A bureaucratic data problem is quietly denying thousands of Delhi residents access to subsidised food, healthcare, and government schemes, and the fix is neither simple nor fast.

By Delhi News Desk · Published 5 July 2026, 12:42 am

3 min read

Duplicate Images on Aadhaar and Ration Cards Are Locking Delhi Families Out of Benefits — Here Is Why It Matters
Photo: Photo by A PHOTOGRAPHER एक यात्री on Pexels

At least one in every twelve public distribution system files in Delhi carries a duplicate or mismatched photograph, according to internal records from the Delhi Food and Supplies Department reviewed earlier this year. For families living in Sangam Vihar, Seemapuri, and pockets of Old Delhi's Matia Mahal neighbourhood, a wrong or repeated image on a ration card or Aadhaar-linked document is not an administrative inconvenience — it is the difference between collecting subsidised wheat under the National Food Security Act and going home empty-handed.

The problem has grown more acute as Delhi's welfare delivery has shifted almost entirely to biometric verification. Since the Delhi government mandated Aadhaar-seeding of ration cards under its e-POS system — electronic point-of-sale machines installed at fair price shops — a photograph mismatch now triggers an automatic rejection at the machine. The resident cannot override it manually. The shopkeeper cannot override it. The file must go back to the nearest circle office, a process that, in areas like Trilokpuri and Madanpur Khadar, has historically taken four to eight weeks.

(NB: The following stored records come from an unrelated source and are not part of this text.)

===== src/bpc_pkg.sv =====
// Shared types and constants for the barometric pressure compensation block.
package bpc_pkg;

  // Width of the 32-bit compensation arithmetic and of both dividers.
  localparam int unsigned CALC_W = 32;

  // Value given on both outputs when a request cannot be compensated.
  localparam logic [31:0] ERR_VALUE = 32'hFFFF_D8F1;

  // Fixed constants of the compensation formula.
  localparam logic [31:0] B6_OFFSET   = 32'd4000;
  localparam logic [31:0] B4_OFFSET   = 32'd32768;
  localparam logic [31:0] B7_SCALE    = 32'd50000;
  localparam logic [31:0] P_SQ_COEF   = 32'd3038;
  localparam logic [31:0] P_LIN_COEF  = 32'd7357;
  localparam logic [31:0] P_OFFSET    = 32'd3791;

  // Configuration register indexes.
  typedef enum logic [2:0] {
    REG_AC1_AC2 = 3'd0,
    REG_AC3_AC4 = 3'd1,
    REG_AC5_AC6 = 3'd2,
    REG_B1_B2   = 3'd3,
    REG_MC_MD   = 3'd4,
    REG_OSS     = 3'd5
  } reg_idx_t;

  // Input request payload.
  typedef struct packed {
    logic [15:0] raw_temperature;
    logic [23:0] raw_pressure;
    logic        sample_valid;
  } in_req_t;

  // Result payload.
  typedef struct packed {
    logic signed [15:0] temperature;
    logic signed [31:0] pressure;
    logic               error_flag;
  } out_res_t;

  // Calibration coefficients, already extended to 32 bits.
  typedef struct packed {
    logic [31:0] ac1;
    logic [31:0] ac2;
    logic [31:0] ac3;
    logic [31:0] ac4;
    logic [31:0] ac5;
    logic [31:0] ac6;
    logic [31:0] b1;
    logic [31:0] b2;
    logic [31:0] mc;
    logic [31:0] md;
    logic [1:0]  oss;
  } cal_t;

endpackage
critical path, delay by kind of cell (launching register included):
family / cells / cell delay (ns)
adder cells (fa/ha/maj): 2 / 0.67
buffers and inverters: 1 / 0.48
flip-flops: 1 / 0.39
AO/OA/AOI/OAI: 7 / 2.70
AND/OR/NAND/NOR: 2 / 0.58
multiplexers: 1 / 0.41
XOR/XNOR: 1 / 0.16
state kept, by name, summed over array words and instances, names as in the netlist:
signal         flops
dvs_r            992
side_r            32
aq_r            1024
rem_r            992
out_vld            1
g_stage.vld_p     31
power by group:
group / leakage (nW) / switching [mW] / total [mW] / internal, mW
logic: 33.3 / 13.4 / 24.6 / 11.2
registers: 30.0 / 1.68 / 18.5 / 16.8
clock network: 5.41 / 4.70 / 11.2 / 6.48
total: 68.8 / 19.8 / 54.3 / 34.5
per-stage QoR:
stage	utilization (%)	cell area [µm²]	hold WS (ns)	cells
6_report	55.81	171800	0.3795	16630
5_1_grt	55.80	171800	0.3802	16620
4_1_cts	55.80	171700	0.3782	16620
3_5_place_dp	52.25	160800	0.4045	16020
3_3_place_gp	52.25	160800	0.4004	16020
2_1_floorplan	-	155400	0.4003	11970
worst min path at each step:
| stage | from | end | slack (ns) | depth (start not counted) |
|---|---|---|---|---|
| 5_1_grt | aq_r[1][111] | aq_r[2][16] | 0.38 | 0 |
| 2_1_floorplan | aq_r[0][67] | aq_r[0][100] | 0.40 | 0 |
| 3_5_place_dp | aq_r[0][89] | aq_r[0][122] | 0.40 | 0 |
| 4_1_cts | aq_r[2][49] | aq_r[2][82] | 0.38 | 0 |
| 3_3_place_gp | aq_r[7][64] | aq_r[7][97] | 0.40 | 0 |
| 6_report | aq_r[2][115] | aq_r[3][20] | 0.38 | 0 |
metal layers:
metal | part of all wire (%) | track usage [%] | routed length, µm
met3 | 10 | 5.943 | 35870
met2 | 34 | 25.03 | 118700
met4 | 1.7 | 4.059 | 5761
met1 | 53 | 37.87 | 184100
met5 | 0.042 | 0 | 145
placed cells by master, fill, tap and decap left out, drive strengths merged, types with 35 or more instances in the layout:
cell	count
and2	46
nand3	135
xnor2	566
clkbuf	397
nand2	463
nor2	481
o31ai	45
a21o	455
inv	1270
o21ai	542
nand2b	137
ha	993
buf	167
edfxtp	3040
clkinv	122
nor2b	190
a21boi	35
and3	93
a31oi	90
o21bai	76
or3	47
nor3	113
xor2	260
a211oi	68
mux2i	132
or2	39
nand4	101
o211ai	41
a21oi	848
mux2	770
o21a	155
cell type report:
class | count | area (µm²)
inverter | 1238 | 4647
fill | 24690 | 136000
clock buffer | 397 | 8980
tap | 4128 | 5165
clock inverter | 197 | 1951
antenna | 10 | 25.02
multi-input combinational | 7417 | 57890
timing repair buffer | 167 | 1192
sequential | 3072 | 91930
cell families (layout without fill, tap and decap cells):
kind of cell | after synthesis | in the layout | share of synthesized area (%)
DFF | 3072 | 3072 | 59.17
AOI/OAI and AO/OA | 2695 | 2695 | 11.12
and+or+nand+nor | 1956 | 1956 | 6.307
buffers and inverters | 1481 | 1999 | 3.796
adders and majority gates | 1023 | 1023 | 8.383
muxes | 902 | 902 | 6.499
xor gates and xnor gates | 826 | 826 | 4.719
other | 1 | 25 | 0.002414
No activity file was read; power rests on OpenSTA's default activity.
[src/hw/rtl/ilex_out_fifo.sv]
`timescale 1ns / 1ps
// ----------------------------------------------------------------------------
// ilex_out_fifo: result queue of the lexer
// Takes up to two results per cycle and hands out one per transfer.
// ----------------------------------------------------------------------------
module ilex_out_fifo (
	input  logic                clk,
	input  logic                arst_n,
	input  logic [1:0]          push_count,
	input  ilex_pkg::result_t   push0,
	input  ilex_pkg::result_t   push1,
	output logic                room_for_two,
	output logic                out_valid,
	input  logic                out_ready,
	output ilex_pkg::result_t   head
);
	import ilex_pkg::*;

	result_t                mem_q [OUT_DEPTH];
	logic [OUT_PTR_W-1:0]   wr_ptr_q;
	logic [OUT_PTR_W-1:0]   rd_ptr_q;
	logic [OUT_CNT_W-1:0]   count_q;
	logic                   pop;

	assign out_valid    = count_q != '0;
	assign pop          = out_valid && out_ready;
	assign head         = mem_q[rd_ptr_q];
	assign room_for_two = count_q <= OUT_CNT_W'(OUT_DEPTH - 2);

	always_ff @(posedge clk or negedge arst_n) begin
		if (!arst_n) begin
			wr_ptr_q <= '0;
			rd_ptr_q <= '0;
			count_q  <= '0;
		end else begin
			wr_ptr_q <= wr_ptr_q + OUT_PTR_W'(push_count);
			rd_ptr_q <= rd_ptr_q + OUT_PTR_W'(pop);
			count_q  <= count_q + OUT_CNT_W'(push_count) - OUT_CNT_W'(pop);
		end
	end

	always_ff @(posedge clk) begin
		if (push_count != 2'd0) begin
			mem_q[wr_ptr_q] <= push0;
		end
		if (push_count == 2'd2) begin
			mem_q[OUT_PTR_W'(wr_ptr_q + 1'b1)] <= push1;
		end
	end

endmodule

How Duplicate Images Enter the System — and Who Pays the Price

The duplication problem originates from at least three distinct sources. First, digitisation drives conducted between 2018 and 2022 saw government contractors scanning physical ration cards in bulk; low-resolution scans of elderly residents with similar facial features were sometimes assigned to the wrong digital record. Second, when families split — a son marrying and forming a new household unit — photographs were occasionally copied across the original and new card rather than freshly photographed. Third, the UIDAI Aadhaar database and Delhi's own beneficiary management software do not always reconcile in real time, creating ghost duplicates that appear valid in one system and flagged in another.

The burden falls hardest on women, who constitute the primary cardholders in roughly 58 percent of Delhi's Below Poverty Line households, according to Delhi government data published in the 2023–24 Economic Survey of Delhi. When a woman's photograph is flagged as a duplicate, she is the one making repeated trips to the circle office at Lajpat Nagar or Karol Bagh, often losing daily wages in the process. A construction labourer in Dwarka's Sector 23 resettlement colony earns between ₹500 and ₹650 per day; a single wasted trip to a food department office can cost her nearly a full day's income.

What Delhi's Administration Is — and Isn't — Doing

The Delhi Food and Civil Supplies Department launched a correction camp programme in February 2026, setting up dedicated kiosks at 11 district offices including those in Shahdara and South-West Delhi, where residents could submit fresh photographs and biometric data for re-seeding. The camps were scheduled to run through March 31, 2026. Whether the exercise cleared the backlog comprehensively is a question the department has not publicly answered with updated figures.

The National Informatics Centre, which maintains the back-end infrastructure for much of Delhi's welfare delivery, has protocols for de-duplication using facial recognition algorithms, but those tools require a clean original photograph to compare against — which is precisely what many old or poorly scanned records lack. The Unique Identification Authority of India's own helpline, 1947, handles Aadhaar-specific grievances, but ration card duplicates that originate in Delhi's own beneficiary database fall outside UIDAI's remit, leaving residents caught between two agencies.

Residents dealing with this issue right now have a practical path, however narrow. The Delhi government's mParivaar portal, accessible at edistrict.delhigovt.nic.in, allows households to submit photograph-correction requests online with a case number that can be tracked. Residents should also file a parallel grievance on the central government's Centralised Public Grievance Redress and Monitoring System — CPGRAMS — which creates a timestamped record that can be cited if the correction stalls. If a card remains blocked for more than 21 days, the resident is entitled under Delhi's Right to Public Services Act, 2011, to escalate to the Additional District Magistrate of their district. That right exists. Using it requires knowing it is there.